Artist longevity is a topic of some relevance in the context of youth-oriented music. Where, for example, do the likes of Bob Dylan, Mick Jagger and Paul McCartney – octagenarians all – fit into the Venn diagram of original fans and much younger listeners? As for artists in their 70s who are still releasing new music and playing gigs – these include Bryan Ferry, Van Morrison, Debbie Harry, Neil Young, Robert Plant and Joni Mitchell – how do they renegotiate the relationship between what made them famous in the first place and what are now, despite their best efforts, diminishing commercial returns?

You can place Chrissie Hynde in that category, too. Now 72, the American songwriter and singer has, since 1978, steered the Pretenders from pop-chart highs in the late 1970s and most of the 1980s to what Hynde herself said (in 2005, when the Pretenders were inducted into the Rock & Roll Hall of Fame) was a “tribute band for the past 20 years”. Fair enough, but that status changed with new blood entering the band’s veins in 2008, when the English guitarist James Walbourne (who had excelled in previous collaborations with Peter Bruntnell and the Pernice Brothers) was welcomed into the fold. Whatever Hynde had been missing before Walbourne came along was debatable, but since his arrival the Pretenders’ batteries have been recharged.
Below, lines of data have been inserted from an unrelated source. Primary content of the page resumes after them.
==> src/rtl/veririsc_pkg.sv <==
// veririsc_pkg: shared VeriRISC opcode, phase and control-state encodings.
// The opcode constants are also used by the ALU.
package veririsc_pkg;
    localparam logic [2:0] OP_HLT = 3'b000;
    localparam logic [2:0] OP_SKZ = 3'b001;
    localparam logic [2:0] OP_ADD = 3'b010;
    localparam logic [2:0] OP_AND = 3'b011;
    localparam logic [2:0] OP_XOR = 3'b100;
    localparam logic [2:0] OP_LDA = 3'b101;
    localparam logic [2:0] OP_STO = 3'b110;
    localparam logic [2:0] OP_JMP = 3'b111;

    localparam logic [2:0] PH_INST_ADDR  = 3'd0;
    localparam logic [2:0] PH_INST_FETCH = 3'd1;
    localparam logic [2:0] PH_INST_LOAD  = 3'd2;
    localparam logic [2:0] PH_IDLE       = 3'd3;
    localparam logic [2:0] PH_OP_ADDR    = 3'd4;
    localparam logic [2:0] PH_OP_FETCH   = 3'd5;
    localparam logic [2:0] PH_ALU_OP     = 3'd6;
    localparam logic [2:0] PH_STORE      = 3'd7;

    localparam logic [1:0] CTL_RUN    = 2'd0;
    localparam logic [1:0] CTL_HALTED = 2'd1;
    localparam logic [1:0] CTL_PAUSE  = 2'd2;

    typedef struct packed {
        logic sel;
        logic rd;
        logic ld_ir;
        logic inc_pc;
        logic ld_pc;
        logic halt;
        logic data_e;
        logic ld_ac;
        logic wr;
    } strobes_t;
endpackage

==> src/rtl/veririsc_ctrl_decode.sv <==
// veririsc_ctrl_decode: combinational strobe decode from phase, control state,
// opcode and the ALU zero flag.
module veririsc_ctrl_decode
    import veririsc_pkg::*;
(
    input  logic [2:0] phase,
    input  logic [1:0] ctl,
    input  logic [2:0] opcode,
    input  logic       zero,
    output strobes_t   strobes
);
    logic run;
    logic aluop;
    logic late;

    assign run   = ctl == CTL_RUN;
    assign aluop = opcode inside {OP_ADD, OP_AND, OP_XOR, OP_LDA};
    assign late  = run && phase >= PH_ALU_OP;

    always_comb begin
        strobes        = '0;
        strobes.sel    = (run && phase <= PH_IDLE) || ctl == CTL_PAUSE;
        strobes.rd     = run && ((phase >= PH_INST_FETCH && phase <= PH_IDLE) || (phase >= PH_OP_FETCH && aluop));
        strobes.ld_ir  = run && (phase == PH_INST_LOAD || phase == PH_IDLE);
        strobes.inc_pc = run && (phase == PH_OP_ADDR || (phase == PH_ALU_OP && opcode == OP_SKZ && zero));
        strobes.halt   = ctl == CTL_HALTED || (run && phase == PH_OP_ADDR && opcode == OP_HLT);
        strobes.ld_pc  = late && opcode == OP_JMP;
        strobes.data_e = late && opcode == OP_STO;
        strobes.ld_ac  = run && phase == PH_STORE && aluop;
        strobes.wr     = run && phase == PH_STORE && opcode == OP_STO;
    end
endmodule

==> src/rtl/veririsc_ctrl.sv <==
// veririsc_ctrl: VeriRISC eight-phase instruction sequencer with halt/resume.
// Define VERIRISC_CTRL_STEP_EN to add single-instruction stepping (PAUSE state).
module veririsc_ctrl
    import veririsc_pkg::*;
#(
    parameter int OPCODE_WIDTH = 3,
    parameter int PHASE_WIDTH  = 3
) (
    input  logic                    clk,
    input  logic                    rst_n,
    input  logic [OPCODE_WIDTH-1:0] opcode,
    input  logic                    zero,
    input  logic                    resume,
`ifdef VERIRISC_CTRL_STEP_EN
    input  logic                    step_mode,
    input  logic                    step,
`endif
    output logic                    sel,
    output logic                    rd,
    output logic                    ld_ir,
    output logic                    inc_pc,
    output logic                    ld_pc,
    output logic                    halt,
    output logic                    data_e,
    output logic                    ld_ac,
    output logic                    wr,
    output logic [PHASE_WIDTH-1:0]  phase
);
    logic [1:0]             ctl;
    logic [1:0]             ctl_nxt;
    logic [PHASE_WIDTH-1:0] phase_nxt;
    strobes_t               strobes;

    always_comb begin
        ctl_nxt   = ctl;
        phase_nxt = phase;
        if (ctl == CTL_RUN) begin
            // HLT freezes the phase at OP_ADDR; the PC has already been bumped
            if (phase == PH_OP_ADDR && opcode == OP_HLT)
                ctl_nxt = CTL_HALTED;
            else
                phase_nxt = phase + 1'b1;
`ifdef VERIRISC_CTRL_STEP_EN
            if (phase == PH_STORE && step_mode)
                ctl_nxt = CTL_PAUSE;
`endif
        end else if (ctl == CTL_HALTED && resume) begin
            ctl_nxt   = CTL_RUN;
            phase_nxt = PH_INST_ADDR;
        end
`ifdef VERIRISC_CTRL_STEP_EN
        else if (ctl == CTL_PAUSE && (step || !step_mode))
            ctl_nxt = CTL_RUN;
`endif
    end

    always_ff @(posedge clk or negedge rst_n) begin
        if (!rst_n) begin
            ctl   <= CTL_RUN;
            phase <= PH_INST_ADDR;
        end else begin
            ctl   <= ctl_nxt;
            phase <= phase_nxt;
        end
    end

    veririsc_ctrl_decode u_decode (
        .phase   (phase),
        .ctl     (ctl),
        .opcode  (opcode),
        .zero    (zero),
        .strobes (strobes)
    );

    assign {sel, rd, ld_ir, inc_pc, ld_pc, halt, data_e, ld_ac, wr} = strobes;
endmodule

==> config.mk <==
export PLATFORM = sky130hd
export DESIGN_NAME = veririsc_ctrl
export DESIGN_NICKNAME = d
export VERILOG_FILES = /design/src/rtl/veririsc_pkg.sv /design/src/rtl/veririsc_ctrl_decode.sv /design/src/rtl/veririsc_ctrl.sv
export SDC_FILE = /design/constraint.sdc
export NUM_CORES = 1
export LEC_CHECK = 0
export CORE_AREA = 3 3 40 42
export DETAILED_ROUTE_END_ITERATION = 10
export DIE_AREA = 0 0 43 45
export GPL_ROUTABILITY_DRIVEN = 0
export PLACE_DENSITY = 0.65
export SETUP_SLACK_MARGIN = 0.1
export SLEW_MARGIN = 20
export SYNTH_ARGS = -nofsm -noshare
export SYNTH_HDL_FRONTEND = slang
export SYNTH_SLANG_ARGS = --single-unit
==> constraint.sdc <==
create_clock -name clk -period 2 [get_ports clk]
set_input_delay 0.4 -clock clk [delete_from_list [all_inputs] [get_ports clk]]
set_output_delay 0.4 -clock clk [all_outputs]
set_load 0.02 [all_outputs]
-- Word level (Yosys, flattened, before mapping)
Cells that the tools add are included.
- word-level logic and storage cells: 58
- input bits: 7
- bits in registers: 5
- output and inout bits: 12
- $add $sub $neg: 1
- eq/ne operators: 16
- order comparisons: 4
- reductions and logical operators: 29
- mux-type cells: 6
- operators by type and width (operator ; count):
    equality test 3 bit, second input constant ; 7
    logical AND 1 bit ; 18
    equality test 3 x 2 -> 1 bit, second input constant ; 4
    2-to-1 mux 3 bit ; 3
    greater-or-equal comparator 3 bit, second input constant ; 2
    2-to-1 mux 2 bit ; 3
    logical OR 1 bit ; 5
    inequality test 2 bit, second input constant ; 2
    AND reduction 2 bit ; 2
    nonzero test 4 bit ; 1
    adder 3 x 1 -> 3 bit, second input constant ; 1
    equality test 3 x 1 -> 1 bit, second input constant ; 1
    greater-or-equal comparator 3 x 1 -> 1 bit, second input constant ; 1
    <= comparator 3 x 2 -> 1 bit, second input constant ; 1
    logical NOT 3 bit ; 1
    equality test 2 x 1 -> 1 bit, second input constant ; 1
    equality test 2 bit, second input constant ; 1
    logical NOT 2 bit ; 1
    nonzero test 2 bit ; 1

-- Depth between registers and ports, before layout
- word-level depth: 5
- mapped depth: 5
- depth with buffers taken out: 5

-- By module
From an unflattened synthesis, not the netlist that was laid out.
- cell total of the unflattened synthesis: 38
- area total of the unflattened synthesis: 369.1 um^2
- by module, submodules not included (module ; sequential area each (um^2) ; times used ; area each (um^2) ; cells each):
    veririsc_ctrl ; 100.1 ; 1 ; 231.5 ; 19
    veririsc_ctrl_decode ; 0.0 ; 1 ; 137.6 ; 19

-- Least setup slack after synthesis
No wires, ideal clock.
- kind: register to output
- start point: reg phase[1]
- end point: out wr
- arrival time: 1507 ps
- buffers on the path: 0
- slack: 93 ps
- required time: 1600 ps
- cell stages (with the launch flop): 5
- cells stage by stage: dfrtp_1 -> ha_1 -> ha_1 -> nand3_1 -> nor3b_1
- word-level cells in the longest chain between the ends: 3
- ends and longest elaborated chain (item ; RTL line ; source):
    start, declared ; veririsc_ctrl.sv:27 ; output logic [PHASE_WIDTH-1:0] phase
    start signal, assigned ; veririsc_ctrl.sv:63 ; phase <= phase_nxt;
    equality test 3 bit ; veririsc_ctrl_decode.sv:30 ; strobes.wr = run && phase == PH_STORE && opcode == OP_STO;
    logical AND 1 bit (2 in a row) ; veririsc_ctrl_decode.sv:30 ;
    end, declared ; veririsc_ctrl.sv:26 ; output logic wr,
Every way passes these cells.

-- Worst setup path in the final report
- start point: reg phase[0]
- end point: out rd
- word-level cells in the longest chain between the ends: 4
- elaborated cells on any way between the ends: 7
- those cells by class: order compare (3); reduce/logical (4)
- ends and longest elaborated chain (item ; RTL line ; source):
    greater-or-equal comparator 3 x 1 -> 1 bit, or another cell as far along ; veririsc_ctrl_decode.sv:23 ; strobes.rd = run && ((phase >= PH_INST_FETCH && phase <= PH_IDLE) || (phase >= PH_OP_FETCH && aluop));
    logical AND 1 bit ; veririsc_ctrl_decode.sv:23 ;
    logical OR 1 bit * ; veririsc_ctrl_decode.sv:23 ;
    logical AND 1 bit * ; veririsc_ctrl_decode.sv:23 ;
    end, declared ; veririsc_ctrl.sv:19 ; output logic rd,
Mark *: on every way between the ends. The rest lies on a longest branch, timed or not.

==> summary.log <==
qor: synthesis.yosys.area.top_type sky130_fd_sc_hd__dfrtp_1
qor: detailed_routing.drt_first_pass_iters 2
qor: layout.post_route_cells_drive_above_1_share 0.415
qor: clock_network.cts_inserted_buffers 3
qor: clock_network.cts_tree built
qor: synthesis.ys_types 20
qor: detailed_routing.vias 461
qor: global_routing.first_global_vias 480
qor: die.placeableCoreArea 1280 um2
qor: worst_setup_path.worst-endpoint-required 1.60 ns
qor: global_routing.grt.overflow.total 0
qor: global_routing.antenna_found_initial 0
qor: clock_network.clkSlewWorstSetupHoldPaths 0.04 ns
qor: global_routing.global_route.usage.total 0.135
qor: detailed_routing.wirelength 1190 um
qor: layout.areaGrowthSynthToFinish 78.5%
qor: die.io-pin-count 19
qor: pwr.reported_leakage_power 0.358 nW
qor: layout.stdcell_area 717 um2
qor: timing.period_share 0.936
qor: layout.design.final.nets 97
qor: detailed_routing.post_drt_via_cell_ratio 4.75
qor: pwr.power-per-cell-area 1500 nW/um2
qor: placed_design.io_buffer_count 18
qor: worst_setup_path.crit_path_max_fanout 4
qor: worst_setup_path.crit_start phase[0]
qor: die.die_width 43 um
qor: worst_setup_path.worstSetupEndpointType output port
qor: worst_setup_path.startpoint_type_of_the_worst_setup_path flop
qor: synthesis.yosys_register_bits 4
qor: synthesis.synth_top_area_share 0.249
qor: detailed_routing.routedWlPerCell 12.3 um
qor: clock_network.clk-insertion-delay-late 0.23 ns
qor: pwr.report.power.total 1.07 mW
qor: layout.final_cell_mix sky130_fd_sc_hd__buf_4, sky130_fd_sc_hd__clkdlybuf4s50_1, sky130_fd_sc_hd__inv_1, sky130_fd_sc_hd__ha_1, sky130_fd_sc_hd__dlygate4sd2_1
qor: global_routing.grt_max_degree 8
qor: timing.postLayoutSetupSlackWorst 0.128 ns
qor: layout.mostFrequentLayoutCell sky130_fd_sc_hd__buf_4
qor: clock_network.tritoncts_num_sinks 4
qor: synthesis.syn_avg_cell_area 8.20 um2
qor: die.start_util 0.313
qor: synthesis.mappedNetlistArea 402 um2
qor: synthesis.synth.area.top_cells sky130_fd_sc_hd__dfrtp_1, sky130_fd_sc_hd__ha_1, sky130_fd_sc_hd__nor2b_1
qor: placed_design.place.detailed.hpwl 1000 um
qor: detailed_routing.ant_nets 0
qor: worst_setup_path.setup.worst_path.class reg2out
qor: timing.maxSlewViolCount 0
qor: synthesis.syn_nets 62
qor: timing.grt_setup_unrepaired yes
qor: timing.finalHoldViolCount 0
qor: detailed_routing.remaining_drc_errors 0
qor: synthesis.ys.warnings.count 0
qor: clock_network.cts.path.max_buffers 2
qor: pwr.ir_worst_vdd 0.687 mV
qor: clock_network.cts.root.buffer_cell sky130_fd_sc_hd__clkbuf_4
qor: timing.timing.clock.skew 0.00425 ns
qor: run_status.status finished, final reports clean
qor: synthesis.synthesis.instances 49
qor: run.max_cap_violations 0
qor: layout.diodes 0
qor: min_path.timing.hold.worst.class in2async
qor: layout.n_fill_cell 135
qor: timing.timing.fmax 0.534 GHz
qor: placed_design.place_area 693 um2
qor: timing.post-route-min-period 1.87 ns
qor: placed_design.minimum_setup_slack_after_placement -0.493 ns
qor: die.dieHeight 45 um
qor: die.number_of_rows_in_the_core_area 13
qor: timing.worstMarginPinSlew 0.234 ns
qor: synthesis.yosysSeqAreaShare 0.249
qor: timing.timing.final.setup_violations 0
qor: clock_network.cts.htree.levels 1
qor: global_routing.grt_pass1_wl 1950 um
qor: timing.relSlewSlack 0.843
qor: worst_setup_path.critical_path.reg2reg.startpoint phase[1]
qor: worst_setup_path.worst_ep_arrival_time 1.47 ns
qor: die.die_area 1940 um2
qor: detailed_routing.detailedRoute.firstIterationViolations 5
-- where the power goes --
group          switching (mW)  internal [mW]
combinational           0.394          0.415
clock                  0.0292         0.0669
sequential             0.0472          0.122
total                   0.471          0.604
-- per-stage QoR --
step / hold WS [ns] / cells / utilization / setup TNS [ns]
finish: 0.376 / 97 / 0.558 / 0
detailed placement: 0.615 / 93 / 0.539 / -2.41
global route: 0.370 / 97 / 0.558 / 0
floorplan: 0.104 / 49 / - / 0
CTS: 0.370 / 97 / 0.539 / 0
global placement: 0.614 / 93 / 0.539 / -2.31
-- synthesized netlist by cell type --
cell type / count
sky130_fd_sc_hd__nor3b_1: 3
sky130_fd_sc_hd__a21oi_1: 1
sky130_fd_sc_hd__a311o_1: 1
sky130_fd_sc_hd__o211ai_1: 1
sky130_fd_sc_hd__dfrtp_1: 4
sky130_fd_sc_hd__ha_1: 6
sky130_fd_sc_hd__inv_1: 6
sky130_fd_sc_hd__a41oi_1: 1
sky130_fd_sc_hd__nor2_1: 4
sky130_fd_sc_hd__nand2_1: 3
sky130_fd_sc_hd__mux2i_1: 1
sky130_fd_sc_hd__buf_2: 2
sky130_fd_sc_hd__a221oi_1: 1
sky130_fd_sc_hd__o21a_1: 2
sky130_fd_sc_hd__nand3_1: 3
sky130_fd_sc_hd__xnor2_1: 1
sky130_fd_sc_hd__nor2b_1: 4
sky130_fd_sc_hd__a31oi_1: 2
sky130_fd_sc_hd__nor3_1: 2
sky130_fd_sc_hd__a31o_2: 1
-- path summary, 6_finish.rpt --
kind / endpoint / slack, ns / depth (start not counted)
max: rd / 0.13 / 6
min: phase[1] / 0.38 / 1
max reg2reg: phase[1] / 0.52 / 6
min reg2reg: phase[0] / 0.64 / 2
max in group asynchronous: phase[0] / 1.43 / 1
min in group clk: phase[0] / 0.64 / 2
-- final cells by class --
class | instances | area, um2 | area share
Tap cell | 15 | 18.8 | 0.0262
Inverter | 6 | 22.5 | 0.0314
Clock buffer | 3 | 22.5 | 0.0314
Timing Repair Buffer | 32 | 260 | 0.363
Sequential cell | 4 | 103 | 0.143
Multi-Input combinational cell | 37 | 290 | 0.405
-- logic make-up (layout without fill, tap and decap cells) --
kind of cell               count (synthesis)  count (layout)  share of synthesized area
AOI/OAI and AO/OA                         10              10                      0.190
muxes                                      1               1                     0.0249
xor gates and xnor gates                   1               1                     0.0218
buffers and inverters                      8              41                     0.0810
and+or+nand+nor                           19              19                      0.246
adders and majority gates                  6               6                      0.187
DFF                                        4               4                      0.249
-- critical path, cell delays in order (launching register included) --
cell and delay, ns:
sky130_fd_sc_hd__dfrtp_2 0.43, sky130_fd_sc_hd__buf_6 0.13, sky130_fd_sc_hd__ha_2 0.17, sky130_fd_sc_hd__nor2_2 0.14, sky130_fd_sc_hd__a221oi_2 0.05, sky130_fd_sc_hd__o21a_1 0.21
sky130_fd_sc_hd__buf_6 0.13
-- repair_timing --
action	4_1_cts	5_1_grt
hold buffers	0	0
setup buffers	1	0
endpoints found under the setup margin	9	6
gates resized for setup	30	16
pin swaps	1	2
-- sequential cells by signal, indices dropped and copies added (netlist names) --
| signal | cells |
|---|---|
| ctl | 1 |
| phase | 3 |
-- layer usage --
layer | up-vias | routed length (um) | part of all wire | global-route usage
li1 | 238 | - | - | -
met1 | 211 | 491 | 0.41 | 0.137
met2 | 12 | 633 | 0.53 | 0.272
met3 | 0 | 67 | 0.056 | 0.0438
met4 | 0 | 0 | 0 | 0.0181
met5 | - | 0 | 0 | 0
Power figures use the tool's default switching activity.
Relentless, the second Pretenders album that the pair have written all the tracks for (the first was 2020’s Hate for Sale), features a continuation of more bolstered songs that remain inextricably tethered to Hynde’s self-defining vocals. There are a few missteps towards the average – Losing My Sense of Taste is rock-pop ordinaire, while the likes of Merry Widow, Domestic Silence and Your House Is on Fire just don’t spark. Much better examples of Hynde’s reinvigoration include the robust guitar pop of Let the sun Come In (“We’re as free as the bikers were when they were thin”) and the forceful, riff-friendly Vainglorious. A particular high point is I Think About You Daily, a ballad garlanded with strings by Jonny Greenwood of Radiohead and locked into reminiscence by Hynde’s lyrics (“I took my chances and I won, I gambled and stayed ahead. I never once looked back or had my fortune read... I could never take good advice, it was never my cup of tea”).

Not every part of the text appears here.